Perfusion maps were computed using commercially available software (Brain Perfusion, Extended Brilliance Workspace; Philips Healthcare) that was modified in a tailored fashion for the purpose of this research project. This software relies on the central volume principle, which is the most accurate for low injection rates of iodinated contrast material.23 After motion correction and noise reduction by an anisotropic edge-preserving spatial filter, the software applies curve-fitting by least mean squares to obtain mathematical descriptions of the time–density curves for each pixel. The cerebral blood volume (CBV) map is calculated from the area under the time–density curves compared to a similarly obtained venous reference curve.24 A closed-form deconvolution is then applied to calculate the mean transit time map.25 The deconvolution operation requires a reference arterial input function that is manually selected.
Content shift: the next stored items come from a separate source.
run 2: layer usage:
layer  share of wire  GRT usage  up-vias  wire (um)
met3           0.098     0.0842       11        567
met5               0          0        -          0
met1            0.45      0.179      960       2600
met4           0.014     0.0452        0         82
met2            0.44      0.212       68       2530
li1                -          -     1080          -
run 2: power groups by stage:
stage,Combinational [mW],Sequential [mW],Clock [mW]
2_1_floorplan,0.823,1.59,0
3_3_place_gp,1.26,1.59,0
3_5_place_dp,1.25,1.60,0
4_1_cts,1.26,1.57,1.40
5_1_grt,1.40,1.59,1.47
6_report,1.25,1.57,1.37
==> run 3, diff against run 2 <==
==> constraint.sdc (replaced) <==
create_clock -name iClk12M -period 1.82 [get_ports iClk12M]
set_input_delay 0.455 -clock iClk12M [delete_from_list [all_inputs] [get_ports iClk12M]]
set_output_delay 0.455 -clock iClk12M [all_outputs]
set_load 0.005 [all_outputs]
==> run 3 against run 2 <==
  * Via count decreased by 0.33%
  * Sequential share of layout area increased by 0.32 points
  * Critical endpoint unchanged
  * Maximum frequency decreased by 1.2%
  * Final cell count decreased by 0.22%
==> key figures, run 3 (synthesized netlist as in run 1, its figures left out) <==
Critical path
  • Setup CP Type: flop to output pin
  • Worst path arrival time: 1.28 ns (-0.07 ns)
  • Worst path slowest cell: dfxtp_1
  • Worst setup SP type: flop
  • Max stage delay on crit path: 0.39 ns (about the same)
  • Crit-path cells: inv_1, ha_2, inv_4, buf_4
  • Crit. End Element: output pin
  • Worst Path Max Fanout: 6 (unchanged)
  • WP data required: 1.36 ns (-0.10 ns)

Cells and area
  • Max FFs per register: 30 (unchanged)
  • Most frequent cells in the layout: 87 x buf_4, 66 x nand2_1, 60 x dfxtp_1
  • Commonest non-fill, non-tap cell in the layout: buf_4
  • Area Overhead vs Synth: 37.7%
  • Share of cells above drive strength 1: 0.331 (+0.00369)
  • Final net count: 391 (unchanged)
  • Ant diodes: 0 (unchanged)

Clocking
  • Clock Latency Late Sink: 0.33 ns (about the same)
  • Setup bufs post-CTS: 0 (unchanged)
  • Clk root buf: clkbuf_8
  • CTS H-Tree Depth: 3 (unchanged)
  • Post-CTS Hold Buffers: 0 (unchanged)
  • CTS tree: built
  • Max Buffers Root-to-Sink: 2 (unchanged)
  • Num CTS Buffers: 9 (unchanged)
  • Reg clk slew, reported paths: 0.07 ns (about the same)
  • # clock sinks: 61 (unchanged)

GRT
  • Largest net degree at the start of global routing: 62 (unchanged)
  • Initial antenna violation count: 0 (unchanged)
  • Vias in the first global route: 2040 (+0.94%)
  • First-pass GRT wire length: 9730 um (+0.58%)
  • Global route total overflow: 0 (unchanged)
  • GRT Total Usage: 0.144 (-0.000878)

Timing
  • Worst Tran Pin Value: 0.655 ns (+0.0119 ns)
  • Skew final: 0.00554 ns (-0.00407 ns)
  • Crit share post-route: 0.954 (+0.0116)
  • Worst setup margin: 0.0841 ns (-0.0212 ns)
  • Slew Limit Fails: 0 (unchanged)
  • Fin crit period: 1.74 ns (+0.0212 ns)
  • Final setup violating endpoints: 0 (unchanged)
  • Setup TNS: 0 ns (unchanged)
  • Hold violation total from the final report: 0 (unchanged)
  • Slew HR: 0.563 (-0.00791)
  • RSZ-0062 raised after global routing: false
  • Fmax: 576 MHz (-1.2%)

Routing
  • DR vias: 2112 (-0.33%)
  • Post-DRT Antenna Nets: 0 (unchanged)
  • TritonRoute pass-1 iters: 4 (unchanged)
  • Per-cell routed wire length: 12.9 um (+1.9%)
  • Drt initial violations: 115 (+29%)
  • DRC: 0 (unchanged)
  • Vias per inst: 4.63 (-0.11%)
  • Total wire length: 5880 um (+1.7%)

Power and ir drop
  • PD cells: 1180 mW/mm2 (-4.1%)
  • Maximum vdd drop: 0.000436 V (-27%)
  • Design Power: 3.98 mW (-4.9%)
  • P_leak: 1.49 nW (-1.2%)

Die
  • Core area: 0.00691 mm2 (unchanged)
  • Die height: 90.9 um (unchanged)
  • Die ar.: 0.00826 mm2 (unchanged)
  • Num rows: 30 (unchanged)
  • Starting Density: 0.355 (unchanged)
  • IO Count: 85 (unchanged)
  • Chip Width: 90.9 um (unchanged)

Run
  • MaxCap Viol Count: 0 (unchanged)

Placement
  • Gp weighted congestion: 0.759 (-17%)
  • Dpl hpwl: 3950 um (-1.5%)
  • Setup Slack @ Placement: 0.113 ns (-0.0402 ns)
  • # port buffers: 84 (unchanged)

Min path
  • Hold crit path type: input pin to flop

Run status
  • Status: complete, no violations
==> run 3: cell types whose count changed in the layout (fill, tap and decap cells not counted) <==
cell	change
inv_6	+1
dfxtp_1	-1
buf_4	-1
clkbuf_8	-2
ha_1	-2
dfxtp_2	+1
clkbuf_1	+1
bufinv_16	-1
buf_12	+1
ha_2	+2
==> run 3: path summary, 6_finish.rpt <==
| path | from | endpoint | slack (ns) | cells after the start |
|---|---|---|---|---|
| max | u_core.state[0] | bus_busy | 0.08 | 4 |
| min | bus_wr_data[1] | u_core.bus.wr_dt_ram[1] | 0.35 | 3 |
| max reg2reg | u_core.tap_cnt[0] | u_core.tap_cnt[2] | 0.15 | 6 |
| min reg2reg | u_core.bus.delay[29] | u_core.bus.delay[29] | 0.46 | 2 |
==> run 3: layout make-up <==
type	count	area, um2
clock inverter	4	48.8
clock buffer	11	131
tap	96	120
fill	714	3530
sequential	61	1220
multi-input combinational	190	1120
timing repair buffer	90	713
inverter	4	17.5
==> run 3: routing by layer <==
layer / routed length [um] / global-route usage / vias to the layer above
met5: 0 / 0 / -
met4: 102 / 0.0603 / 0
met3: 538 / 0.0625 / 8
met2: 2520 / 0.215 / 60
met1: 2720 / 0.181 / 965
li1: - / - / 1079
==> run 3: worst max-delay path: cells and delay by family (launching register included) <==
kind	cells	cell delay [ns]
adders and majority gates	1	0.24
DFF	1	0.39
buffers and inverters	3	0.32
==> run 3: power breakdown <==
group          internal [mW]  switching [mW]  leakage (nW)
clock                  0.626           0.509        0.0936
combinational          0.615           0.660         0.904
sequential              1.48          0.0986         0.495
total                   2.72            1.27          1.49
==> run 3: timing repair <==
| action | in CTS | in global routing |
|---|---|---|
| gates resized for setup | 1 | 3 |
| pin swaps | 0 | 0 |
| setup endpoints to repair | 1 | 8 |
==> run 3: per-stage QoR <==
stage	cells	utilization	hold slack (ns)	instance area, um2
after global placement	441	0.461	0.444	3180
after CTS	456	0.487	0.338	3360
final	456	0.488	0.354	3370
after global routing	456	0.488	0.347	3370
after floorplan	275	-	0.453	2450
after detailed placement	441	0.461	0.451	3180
This closed-form deconvolution provides mean transit time maps even for animal data with a mean transit time in brain tissue of 1.5 seconds, close to the sampling rate of 1 second, which is a known challenge for all perfusion algorithms. The cerebral blood flow was computed as: cerebral blood flow=CBV/mean transit time.
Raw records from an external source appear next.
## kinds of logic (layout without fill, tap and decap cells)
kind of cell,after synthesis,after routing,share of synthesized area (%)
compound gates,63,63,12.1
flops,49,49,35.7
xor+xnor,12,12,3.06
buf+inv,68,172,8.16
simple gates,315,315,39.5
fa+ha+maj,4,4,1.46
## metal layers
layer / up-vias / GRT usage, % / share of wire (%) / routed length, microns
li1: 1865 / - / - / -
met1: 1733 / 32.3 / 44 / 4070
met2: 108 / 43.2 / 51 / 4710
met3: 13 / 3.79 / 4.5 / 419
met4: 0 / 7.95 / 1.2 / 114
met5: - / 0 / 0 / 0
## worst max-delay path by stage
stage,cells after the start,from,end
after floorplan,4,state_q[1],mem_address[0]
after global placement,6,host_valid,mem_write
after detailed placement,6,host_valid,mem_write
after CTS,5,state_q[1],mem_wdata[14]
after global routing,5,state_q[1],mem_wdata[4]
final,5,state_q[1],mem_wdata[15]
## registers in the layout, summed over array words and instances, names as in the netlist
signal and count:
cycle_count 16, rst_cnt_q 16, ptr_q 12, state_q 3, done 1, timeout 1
`config.mk`:
```
export PLATFORM = sky130hd
export DESIGN_NAME = regread_hazard_unit
export DESIGN_NICKNAME = d
export VERILOG_FILES = /design/src/rtl/regread_hazard_unit.sv
export SDC_FILE = /design/constraint.sdc
export NUM_CORES = 1
export LEC_CHECK = 0
export ABC_AREA = 0
export CELL_PAD_IN_SITES_DETAIL_PLACEMENT = 0
export CELL_PAD_IN_SITES_GLOBAL_PLACEMENT = 1
export CORE_ASPECT_RATIO = 0.9
export CORE_MARGIN = 2
export CORE_UTILIZATION = 31
export CTS_CLUSTER_DIAMETER = 40
export DETAILED_ROUTE_END_ITERATION = 16
export HOLD_SLACK_MARGIN = 0.05
export PLACE_DENSITY = 0.78
export SKIP_LAST_GASP = 1
export SLEW_MARGIN = 15
export SYNTH_ARGS = -nofsm -noshare
export SYNTH_HDL_FRONTEND = slang
export SYNTH_SLANG_ARGS = --single-unit
```
`constraint.sdc`:
```
create_clock -name clk -period 1.9 [get_ports clk]
set_input_delay 0.19 -clock clk [delete_from_list [all_inputs] [get_ports clk]]
set_output_delay 0.19 -clock clk [all_outputs]
set_load 0.1 [all_outputs]
```
`src/rtl/regread_hazard_unit.sv`:
```
// Purpose : ID-stage register-read decoder plus in-flight write scoreboard; raises stall on RAW hazards.
// Latency : decode/stall/issue/forward-select are combinational; counters are registered (1 cycle).
// Backpressure: stall holds IF/ID and injects a bubble into scoreboard stage 0; flush overrides stall.
//
// Optional feature macro: REGREAD_FORWARD_EN
//    defined   -> forwarding rules (only a load in stage 0 stalls), fwd_*_sel driven
//    undefined -> stall-only rules, fwd_*_sel tied to 0, no forwarding comparators
//
// Ports:
//    clk, rst_n                 clock, asynchronous active-low reset
//    id_valid                   ID-stage instruction valid
//    id_op, id_funct            MIPS opcode / funct fields
//    id_rs, id_rt, id_rd        register fields
//    flush                      kill ID instruction and scoreboard stage 0
//    read_rs, read_rt           source-use decode
//    stall, issue               hazard stall, instruction leaves ID this cycle
//    fwd_rs_sel, fwd_rt_sel     0 = register file, k = scoreboard stage k-1
//    inflight_cnt               number of valid scoreboard entries
//    stall_cnt                  saturating stall-cycle counter

module regread_hazard_unit #(
   parameter int WB_STAGES   = 3,
   parameter int STALL_CNT_W = 16
) (
   input  logic                   clk,
   input  logic                   rst_n,
   input  logic                   id_valid,
   input  logic [5:0]             id_op,
   input  logic [5:0]             id_funct,
   input  logic [4:0]             id_rs,
   input  logic [4:0]             id_rt,
   input  logic [4:0]             id_rd,
   input  logic                   flush,
   output logic                   read_rs,
   output logic                   read_rt,
   output logic                   stall,
   output logic                   issue,
   output logic [3:0]             fwd_rs_sel,
   output logic [3:0]             fwd_rt_sel,
   output logic [3:0]             inflight_cnt,
   output logic [STALL_CNT_W-1:0] stall_cnt
);

   localparam logic [5:0] OP_RTYPE = 6'b000000;
   localparam logic [5:0] OP_BEQ   = 6'b000100;
   localparam logic [5:0] OP_BNE   = 6'b000101;
   localparam logic [5:0] OP_ADDI  = 6'b001000;
   localparam logic [5:0] OP_ADDIU = 6'b001001;
   localparam logic [5:0] OP_SLTI  = 6'b001010;
   localparam logic [5:0] OP_ANDI  = 6'b001100;
   localparam logic [5:0] OP_ORI   = 6'b001101;
   localparam logic [5:0] OP_COP0  = 6'b010000;
   localparam logic [5:0] OP_LW    = 6'b100011;
   localparam logic [5:0] OP_SW    = 6'b101011;

   localparam logic [5:0] F_SLL  = 6'h00;
   localparam logic [5:0] F_SRL  = 6'h02;
   localparam logic [5:0] F_SRA  = 6'h03;
   localparam logic [5:0] F_JR   = 6'h08;
   localparam logic [5:0] F_ADD  = 6'h20;
   localparam logic [5:0] F_ADDU = 6'h21;
   localparam logic [5:0] F_SUB  = 6'h22;
   localparam logic [5:0] F_AND  = 6'h24;
   localparam logic [5:0] F_OR   = 6'h25;
   localparam logic [5:0] F_NOR  = 6'h27;
   localparam logic [5:0] F_SLT  = 6'h2a;
   localparam logic [5:0] F_SLTU = 6'h2b;

   typedef struct packed {
      logic       vld;
      logic [4:0] dst;
      logic       is_load;
   } sb_entry_t;

   sb_entry_t              r_sb     [WB_STAGES];
   sb_entry_t              w_sb_nxt [WB_STAGES];
   logic [3:0]             r_inflight_cnt;
   logic [3:0]             w_inflight_nxt;
   logic [STALL_CNT_W-1:0] r_stall_cnt;

   logic       w_read_rs, w_read_rt, w_writes, w_is_load;
   logic [4:0] w_dst;
   logic       w_rs_chk, w_rt_chk;
   logic       w_hit_rs, w_hit_rt;
   logic       w_stall, w_issue;
   logic       w_sb_unused;

   // ---------------------------------------------------------------- decode
   always_comb begin
      w_read_rs = 1'b0;
      w_read_rt = 1'b0;
      w_writes  = 1'b0;
      w_is_load = 1'b0;
      w_dst     = id_rt;
      case (id_op)
         OP_RTYPE: begin
            w_dst = id_rd;
            case (id_funct)
               F_ADD, F_ADDU, F_SUB, F_AND, F_OR, F_NOR, F_SLT, F_SLTU: begin
                  w_read_rs = 1'b1;
                  w_read_rt = 1'b1;
                  w_writes  = 1'b1;
               end
               F_SLL, F_SRL, F_SRA: begin
                  w_read_rt = 1'b1;
                  w_writes  = 1'b1;
               end
               F_JR: begin
                  w_read_rs = 1'b1;
               end
               default: begin
                  w_writes = 1'b0;
               end
            endcase
         end
         OP_ADDI, OP_ADDIU, OP_SLTI, OP_ANDI, OP_ORI: begin
            w_read_rs = 1'b1;
            w_writes  = 1'b1;
         end
         OP_LW: begin
            w_read_rs = 1'b1;
            w_writes  = 1'b1;
            w_is_load = 1'b1;
         end
         OP_BEQ, OP_BNE, OP_SW: begin
            w_read_rs = 1'b1;
            w_read_rt = 1'b1;
         end
         OP_COP0: begin
            w_read_rt = 1'b1;
         end
         default: begin
            w_writes = 1'b0;
         end
      endcase
   end

   // $0 is hard-wired, so it never creates a dependency.
   assign w_rs_chk = w_read_rs && (id_rs != 5'd0);
   assign w_rt_chk = w_read_rt && (id_rt != 5'd0);

   // ---------------------------------------------------------------- hazard
   // The last stage writes the register file write-before-read, so only
   // stages 0..WB_STAGES-2 are compared.
`ifdef REGREAD_FORWARD_EN
   logic [3:0] w_rs_sel, w_rt_sel;

   // Walk oldest to youngest so the youngest match wins. Only a load that
   // is still in stage 0 has no data to forward yet.
   always_comb begin
      w_hit_rs = 1'b0;
      w_hit_rt = 1'b0;
      w_rs_sel = 4'd0;
      w_rt_sel = 4'd0;
      for (int i = WB_STAGES - 2; i >= 0; i--) begin
         if (r_sb[i].vld && (r_sb[i].dst == id_rs)) begin
            w_rs_sel = 4'(i + 1);
            w_hit_rs = r_sb[i].is_load && (i == 0);
         end
         if (r_sb[i].vld && (r_sb[i].dst == id_rt)) begin
            w_rt_sel = 4'(i + 1);
            w_hit_rt = r_sb[i].is_load && (i == 0);
         end
      end
   end

   assign fwd_rs_sel = w_rs_chk ? w_rs_sel : 4'd0;
   assign fwd_rt_sel = w_rt_chk ? w_rt_sel : 4'd0;
`else
   always_comb begin
      w_hit_rs = 1'b0;
      w_hit_rt = 1'b0;
      for (int i = 0; i < WB_STAGES - 1; i++) begin
         if (r_sb[i].vld && (r_sb[i].dst == id_rs)) w_hit_rs = 1'b1;
         if (r_sb[i].vld && (r_sb[i].dst == id_rt)) w_hit_rt = 1'b1;
      end
   end

   assign fwd_rs_sel = 4'd0;
   assign fwd_rt_sel = 4'd0;
`endif

   // flush has priority: it masks stall and blocks issue.
   assign w_stall = id_valid && !flush && ((w_rs_chk && w_hit_rs) || (w_rt_chk && w_hit_rt));
   assign w_issue = id_valid && !w_stall && !flush;

   // ------------------------------------------------------------ scoreboard
   // Stage 0 takes a bubble on stall/flush via w_issue. A flush also kills
   // the entry currently in stage 0 instead of letting it advance.
   always_comb begin
      for (int i = 0; i < WB_STAGES; i++) begin
         w_sb_nxt[i] = '0;
      end
      w_sb_nxt[0].vld     = w_issue && w_writes && (w_dst != 5'd0);
      w_sb_nxt[0].dst     = w_dst;
      w_sb_nxt[0].is_load = w_is_load;
      for (int i = 1; i < WB_STAGES; i++) begin
         w_sb_nxt[i] = r_sb[i-1];
         if ((i == 1) && flush) w_sb_nxt[i].vld = 1'b0;
      end
      w_inflight_nxt = 4'd0;
      for (int i = 0; i < WB_STAGES; i++) begin
         w_inflight_nxt = w_inflight_nxt + {3'd0, w_sb_nxt[i].vld};
      end
   end

   // Fields of the retiring stage (and is_load in stall-only builds) have no
   // reader; fold them here so they do not look like dangling logic.
   always_comb begin
      w_sb_unused = 1'b0;
      for (int i = 0; i < WB_STAGES; i++) begin
         w_sb_unused = w_sb_unused ^ (^r_sb[i]);
      end
   end

   always_ff @(posedge clk or negedge rst_n) begin
      if (!rst_n) begin
         for (int i = 0; i < WB_STAGES; i++) begin
            r_sb[i] <= '0;
         end
         r_inflight_cnt <= 4'd0;
         r_stall_cnt    <= '0;
      end else begin
         for (int i = 0; i < WB_STAGES; i++) begin
            r_sb[i] <= w_sb_nxt[i];
         end
         r_inflight_cnt <= w_inflight_nxt;
         if (w_stall && (r_stall_cnt != {STALL_CNT_W{1'b1}})) begin
            r_stall_cnt <= r_stall_cnt + 1'b1;
         end
      end
   end

   assign read_rs      = w_read_rs;
   assign read_rt      = w_read_rt;
   assign stall        = w_stall;
   assign issue        = w_issue;
   assign inflight_cnt = r_inflight_cnt;
   assign stall_cnt    = r_stall_cnt;

endmodule

```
For the computation of permeability maps, the superior sagittal sinus was manually selected to provide the reference time–concentration curve for the intravascular contrast agent concentration. Permeability maps were computed by Patlak analysis,19,20 which provides the estimation of a local CBV together with the blood-to-brain transfer constant k1. The analysis included an additional stabilizing step in which the area under the reference curve was scaled such that a target median CBV of 3 mL/100 g was obtained in the contralateral hemisphere for all animals at all time points.
Frozen tissue sections of 50 μm were cut on a cryostat (Leica Microsystems) from bregma −5 mm to +2 mm,26 covering all regions possibly affected by infarction. Every 500 μm, 2 sections were collected and used for Cresyl-violet staining and fluorescent microscopy analyses.
Image Analysis: Infarction and Hemorrhage
Sections stained with Cresyl-violet were examined microscopically with varying magnifications to delineate infarction and to identify different types of hemorrhagic transformation. The infarction was identified on the Cresyl-violet section on light microscopy as a region of pallor that contained shrunken cell bodies characteristic of neuronal cell death.
Macroscopic hemorrhage was defined as blood visible without magnification and confirmed by higher magnification (20×). Microscopic hemorrhage was defined as blood only visible by microscopy (20×)27 showing tissue characteristics of a petechial bleed (Supplemental Figure I, http://stroke.ahajournals.org). Such regions usually showed colocation of extravascular red blood cells in the structurally preserved brain tissue with or without plugging of cerebral microvessels with red blood cells, as well as formation of small blood clots by the extravasated blood.
Image Analysis: Extravasation of Evans Blue
Fluoroscopy images were used to identify the Evans blue marker on all sections. Images were examined on a standard fluorescent microscope using a Nikon CY3 filter set. Images were digitally captured with a digital microscope camera AxioCam IC (Carl Zeiss AG). Strong and weak appearances of Evans blue were distinguished by identifying regions where >50% or <50% of visible cells had taken up the marker.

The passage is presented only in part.